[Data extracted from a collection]
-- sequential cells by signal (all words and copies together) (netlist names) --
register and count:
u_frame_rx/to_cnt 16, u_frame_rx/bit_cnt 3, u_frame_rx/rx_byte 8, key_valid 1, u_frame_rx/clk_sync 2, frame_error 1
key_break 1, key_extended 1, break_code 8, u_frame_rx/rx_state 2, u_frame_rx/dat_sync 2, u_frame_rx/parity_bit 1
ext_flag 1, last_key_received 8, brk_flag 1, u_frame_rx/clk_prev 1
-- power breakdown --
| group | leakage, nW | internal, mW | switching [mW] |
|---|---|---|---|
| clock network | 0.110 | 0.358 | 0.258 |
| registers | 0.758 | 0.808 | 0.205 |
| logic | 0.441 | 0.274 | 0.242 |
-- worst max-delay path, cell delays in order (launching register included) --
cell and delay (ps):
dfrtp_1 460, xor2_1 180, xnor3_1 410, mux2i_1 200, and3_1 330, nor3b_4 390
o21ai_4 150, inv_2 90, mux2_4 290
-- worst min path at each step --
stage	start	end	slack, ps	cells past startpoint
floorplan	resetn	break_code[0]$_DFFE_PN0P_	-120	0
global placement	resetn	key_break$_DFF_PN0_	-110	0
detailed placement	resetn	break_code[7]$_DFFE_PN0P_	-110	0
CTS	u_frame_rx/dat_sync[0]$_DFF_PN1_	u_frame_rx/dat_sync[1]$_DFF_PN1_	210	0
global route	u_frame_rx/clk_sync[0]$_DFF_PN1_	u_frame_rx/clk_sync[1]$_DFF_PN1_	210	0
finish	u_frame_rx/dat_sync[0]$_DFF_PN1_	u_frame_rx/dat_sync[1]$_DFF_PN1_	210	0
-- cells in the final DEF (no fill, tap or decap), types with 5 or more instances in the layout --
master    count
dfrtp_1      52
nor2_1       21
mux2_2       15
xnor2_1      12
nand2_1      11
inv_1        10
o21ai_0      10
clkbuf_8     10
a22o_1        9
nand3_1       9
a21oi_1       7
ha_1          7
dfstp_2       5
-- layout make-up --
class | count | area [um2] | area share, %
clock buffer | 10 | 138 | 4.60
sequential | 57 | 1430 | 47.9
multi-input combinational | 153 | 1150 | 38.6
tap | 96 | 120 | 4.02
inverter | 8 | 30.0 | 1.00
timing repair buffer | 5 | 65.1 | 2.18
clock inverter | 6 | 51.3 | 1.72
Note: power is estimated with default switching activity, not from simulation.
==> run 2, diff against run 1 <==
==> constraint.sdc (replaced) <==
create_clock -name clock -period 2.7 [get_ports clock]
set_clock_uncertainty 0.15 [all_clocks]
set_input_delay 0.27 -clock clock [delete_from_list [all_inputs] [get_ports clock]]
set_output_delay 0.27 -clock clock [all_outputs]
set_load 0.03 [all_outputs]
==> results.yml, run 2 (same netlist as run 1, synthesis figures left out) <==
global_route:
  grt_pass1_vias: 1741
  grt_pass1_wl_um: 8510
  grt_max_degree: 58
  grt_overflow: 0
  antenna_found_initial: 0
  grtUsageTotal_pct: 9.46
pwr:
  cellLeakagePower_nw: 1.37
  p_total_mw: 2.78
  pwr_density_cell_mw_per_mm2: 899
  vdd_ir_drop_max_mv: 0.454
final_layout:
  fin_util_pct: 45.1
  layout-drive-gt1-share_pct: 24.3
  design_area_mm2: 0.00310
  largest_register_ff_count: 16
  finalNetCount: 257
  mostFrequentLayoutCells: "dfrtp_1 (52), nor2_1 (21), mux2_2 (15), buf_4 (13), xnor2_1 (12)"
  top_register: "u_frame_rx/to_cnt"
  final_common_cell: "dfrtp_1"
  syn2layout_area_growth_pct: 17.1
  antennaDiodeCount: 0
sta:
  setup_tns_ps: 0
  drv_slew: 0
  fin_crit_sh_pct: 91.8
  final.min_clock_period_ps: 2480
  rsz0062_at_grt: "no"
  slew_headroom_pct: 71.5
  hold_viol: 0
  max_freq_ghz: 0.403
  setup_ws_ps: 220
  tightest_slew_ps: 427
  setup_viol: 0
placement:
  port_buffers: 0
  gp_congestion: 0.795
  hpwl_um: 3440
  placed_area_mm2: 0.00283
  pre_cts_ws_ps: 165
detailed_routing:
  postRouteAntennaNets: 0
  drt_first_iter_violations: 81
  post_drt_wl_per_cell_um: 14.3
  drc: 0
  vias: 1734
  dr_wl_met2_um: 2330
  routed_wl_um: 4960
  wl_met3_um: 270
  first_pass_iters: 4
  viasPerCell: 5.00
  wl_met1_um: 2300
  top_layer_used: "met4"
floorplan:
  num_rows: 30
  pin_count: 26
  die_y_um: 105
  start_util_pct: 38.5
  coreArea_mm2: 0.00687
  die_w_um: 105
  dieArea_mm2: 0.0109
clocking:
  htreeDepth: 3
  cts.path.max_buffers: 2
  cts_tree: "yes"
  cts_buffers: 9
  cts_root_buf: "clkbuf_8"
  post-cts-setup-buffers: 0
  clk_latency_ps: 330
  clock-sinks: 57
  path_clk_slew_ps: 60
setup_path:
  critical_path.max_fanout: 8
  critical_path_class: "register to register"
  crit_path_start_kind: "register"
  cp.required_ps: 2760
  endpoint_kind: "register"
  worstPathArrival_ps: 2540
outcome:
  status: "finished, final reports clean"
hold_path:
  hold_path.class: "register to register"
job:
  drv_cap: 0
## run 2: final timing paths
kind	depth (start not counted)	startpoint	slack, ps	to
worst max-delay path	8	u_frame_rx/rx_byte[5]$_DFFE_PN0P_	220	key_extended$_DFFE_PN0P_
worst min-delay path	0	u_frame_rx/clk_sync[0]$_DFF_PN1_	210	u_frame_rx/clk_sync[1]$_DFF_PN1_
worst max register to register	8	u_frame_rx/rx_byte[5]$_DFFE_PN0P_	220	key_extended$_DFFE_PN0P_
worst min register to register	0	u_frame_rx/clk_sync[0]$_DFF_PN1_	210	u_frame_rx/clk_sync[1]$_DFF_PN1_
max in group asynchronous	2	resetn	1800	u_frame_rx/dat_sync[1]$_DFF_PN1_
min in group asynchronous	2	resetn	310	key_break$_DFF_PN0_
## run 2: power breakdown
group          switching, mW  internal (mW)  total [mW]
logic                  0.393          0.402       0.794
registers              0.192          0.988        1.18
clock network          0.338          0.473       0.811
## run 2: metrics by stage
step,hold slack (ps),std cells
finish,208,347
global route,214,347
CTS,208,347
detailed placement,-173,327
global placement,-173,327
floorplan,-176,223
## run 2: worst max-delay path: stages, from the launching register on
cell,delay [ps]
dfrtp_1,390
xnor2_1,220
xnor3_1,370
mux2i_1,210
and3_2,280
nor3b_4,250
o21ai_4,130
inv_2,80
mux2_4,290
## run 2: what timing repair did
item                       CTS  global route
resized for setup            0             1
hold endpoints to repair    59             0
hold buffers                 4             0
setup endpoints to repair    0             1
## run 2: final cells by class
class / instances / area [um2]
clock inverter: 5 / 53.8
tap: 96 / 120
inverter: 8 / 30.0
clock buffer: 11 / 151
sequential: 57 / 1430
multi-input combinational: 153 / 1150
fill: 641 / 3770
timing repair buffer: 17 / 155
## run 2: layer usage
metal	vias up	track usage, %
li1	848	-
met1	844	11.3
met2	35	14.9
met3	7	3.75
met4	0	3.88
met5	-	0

■ WHAT THE EXERCISE ASKS
All the data above should be set down a second time, exactly.

■ RESULT OF THE TASK
-- sequential cells by signal (all words and copies together) (netlist names) --
register and count:
u_frame_rx/to_cnt 16, u_frame_rx/bit_cnt 3, u_frame_rx/rx_byte 8, key_valid 1, u_frame_rx/clk_sync 2, frame_error 1
key_break 1, key_extended 1, break_code 8, u_frame_rx/rx_state 2, u_frame_rx/dat_sync 2, u_frame_rx/parity_bit 1
ext_flag 1, last_key_received 8, brk_flag 1, u_frame_rx/clk_prev 1
-- power breakdown --
| group | leakage, nW | internal, mW | switching [mW] |
|---|---|---|---|
| clock network | 0.110 | 0.358 | 0.258 |
| registers | 0.758 | 0.808 | 0.205 |
| logic | 0.441 | 0.274 | 0.242 |
-- worst max-delay path, cell delays in order (launching register included) --
cell and delay (ps):
dfrtp_1 460, xor2_1 180, xnor3_1 410, mux2i_1 200, and3_1 330, nor3b_4 390
o21ai_4 150, inv_2 90, mux2_4 290
-- worst min path at each step --
stage	start	end	slack, ps	cells past startpoint
floorplan	resetn	break_code[0]$_DFFE_PN0P_	-120	0
global placement	resetn	key_break$_DFF_PN0_	-110	0
detailed placement	resetn	break_code[7]$_DFFE_PN0P_	-110	0
CTS	u_frame_rx/dat_sync[0]$_DFF_PN1_	u_frame_rx/dat_sync[1]$_DFF_PN1_	210	0
global route	u_frame_rx/clk_sync[0]$_DFF_PN1_	u_frame_rx/clk_sync[1]$_DFF_PN1_	210	0
finish	u_frame_rx/dat_sync[0]$_DFF_PN1_	u_frame_rx/dat_sync[1]$_DFF_PN1_	210	0
-- cells in the final DEF (no fill, tap or decap), types with 5 or more instances in the layout --
master    count
dfrtp_1      52
nor2_1       21
mux2_2       15
xnor2_1      12
nand2_1      11
inv_1        10
o21ai_0      10
clkbuf_8     10
a22o_1        9
nand3_1       9
a21oi_1       7
ha_1          7
dfstp_2       5
-- layout make-up --
class | count | area [um2] | area share, %
clock buffer | 10 | 138 | 4.60
sequential | 57 | 1430 | 47.9
multi-input combinational | 153 | 1150 | 38.6
tap | 96 | 120 | 4.02
inverter | 8 | 30.0 | 1.00
timing repair buffer | 5 | 65.1 | 2.18
clock inverter | 6 | 51.3 | 1.72
Note: power is estimated with default switching activity, not from simulation.
==> run 2, diff against run 1 <==
==> constraint.sdc (replaced) <==
create_clock -name clock -period 2.7 [get_ports clock]
set_clock_uncertainty 0.15 [all_clocks]
set_input_delay 0.27 -clock clock [delete_from_list [all_inputs] [get_ports clock]]
set_output_delay 0.27 -clock clock [all_outputs]
set_load 0.03 [all_outputs]
==> results.yml, run 2 (same netlist as run 1, synthesis figures left out) <==
global_route:
  grt_pass1_vias: 1741
  grt_pass1_wl_um: 8510
  grt_max_degree: 58
  grt_overflow: 0
  antenna_found_initial: 0
  grtUsageTotal_pct: 9.46
pwr:
  cellLeakagePower_nw: 1.37
  p_total_mw: 2.78
  pwr_density_cell_mw_per_mm2: 899
  vdd_ir_drop_max_mv: 0.454
final_layout:
  fin_util_pct: 45.1
  layout-drive-gt1-share_pct: 24.3
  design_area_mm2: 0.00310
  largest_register_ff_count: 16
  finalNetCount: 257
  mostFrequentLayoutCells: "dfrtp_1 (52), nor2_1 (21), mux2_2 (15), buf_4 (13), xnor2_1 (12)"
  top_register: "u_frame_rx/to_cnt"
  final_common_cell: "dfrtp_1"
  syn2layout_area_growth_pct: 17.1
  antennaDiodeCount: 0
sta:
  setup_tns_ps: 0
  drv_slew: 0
  fin_crit_sh_pct: 91.8
  final.min_clock_period_ps: 2480
  rsz0062_at_grt: "no"
  slew_headroom_pct: 71.5
  hold_viol: 0
  max_freq_ghz: 0.403
  setup_ws_ps: 220
  tightest_slew_ps: 427
  setup_viol: 0
placement:
  port_buffers: 0
  gp_congestion: 0.795
  hpwl_um: 3440
  placed_area_mm2: 0.00283
  pre_cts_ws_ps: 165
detailed_routing:
  postRouteAntennaNets: 0
  drt_first_iter_violations: 81
  post_drt_wl_per_cell_um: 14.3
  drc: 0
  vias: 1734
  dr_wl_met2_um: 2330
  routed_wl_um: 4960
  wl_met3_um: 270
  first_pass_iters: 4
  viasPerCell: 5.00
  wl_met1_um: 2300
  top_layer_used: "met4"
floorplan:
  num_rows: 30
  pin_count: 26
  die_y_um: 105
  start_util_pct: 38.5
  coreArea_mm2: 0.00687
  die_w_um: 105
  dieArea_mm2: 0.0109
clocking:
  htreeDepth: 3
  cts.path.max_buffers: 2
  cts_tree: "yes"
  cts_buffers: 9
  cts_root_buf: "clkbuf_8"
  post-cts-setup-buffers: 0
  clk_latency_ps: 330
  clock-sinks: 57
  path_clk_slew_ps: 60
setup_path:
  critical_path.max_fanout: 8
  critical_path_class: "register to register"
  crit_path_start_kind: "register"
  cp.required_ps: 2760
  endpoint_kind: "register"
  worstPathArrival_ps: 2540
outcome:
  status: "finished, final reports clean"
hold_path:
  hold_path.class: "register to register"
job:
  drv_cap: 0
## run 2: final timing paths
kind	depth (start not counted)	startpoint	slack, ps	to
worst max-delay path	8	u_frame_rx/rx_byte[5]$_DFFE_PN0P_	220	key_extended$_DFFE_PN0P_
worst min-delay path	0	u_frame_rx/clk_sync[0]$_DFF_PN1_	210	u_frame_rx/clk_sync[1]$_DFF_PN1_
worst max register to register	8	u_frame_rx/rx_byte[5]$_DFFE_PN0P_	220	key_extended$_DFFE_PN0P_
worst min register to register	0	u_frame_rx/clk_sync[0]$_DFF_PN1_	210	u_frame_rx/clk_sync[1]$_DFF_PN1_
max in group asynchronous	2	resetn	1800	u_frame_rx/dat_sync[1]$_DFF_PN1_
min in group asynchronous	2	resetn	310	key_break$_DFF_PN0_
## run 2: power breakdown
group          switching, mW  internal (mW)  total [mW]
logic                  0.393          0.402       0.794
registers              0.192          0.988        1.18
clock network          0.338          0.473       0.811
## run 2: metrics by stage
step,hold slack (ps),std cells
finish,208,347
global route,214,347
CTS,208,347
detailed placement,-173,327
global placement,-173,327
floorplan,-176,223
## run 2: worst max-delay path: stages, from the launching register on
cell,delay [ps]
dfrtp_1,390
xnor2_1,220
xnor3_1,370
mux2i_1,210
and3_2,280
nor3b_4,250
o21ai_4,130
inv_2,80
mux2_4,290
## run 2: what timing repair did
item                       CTS  global route
resized for setup            0             1
hold endpoints to repair    59             0
hold buffers                 4             0
setup endpoints to repair    0             1
## run 2: final cells by class
class / instances / area [um2]
clock inverter: 5 / 53.8
tap: 96 / 120
inverter: 8 / 30.0
clock buffer: 11 / 151
sequential: 57 / 1430
multi-input combinational: 153 / 1150
fill: 641 / 3770
timing repair buffer: 17 / 155
## run 2: layer usage
metal	vias up	track usage, %
li1	848	-
met1	844	11.3
met2	35	14.9
met3	7	3.75
met4	0	3.88
met5	-	0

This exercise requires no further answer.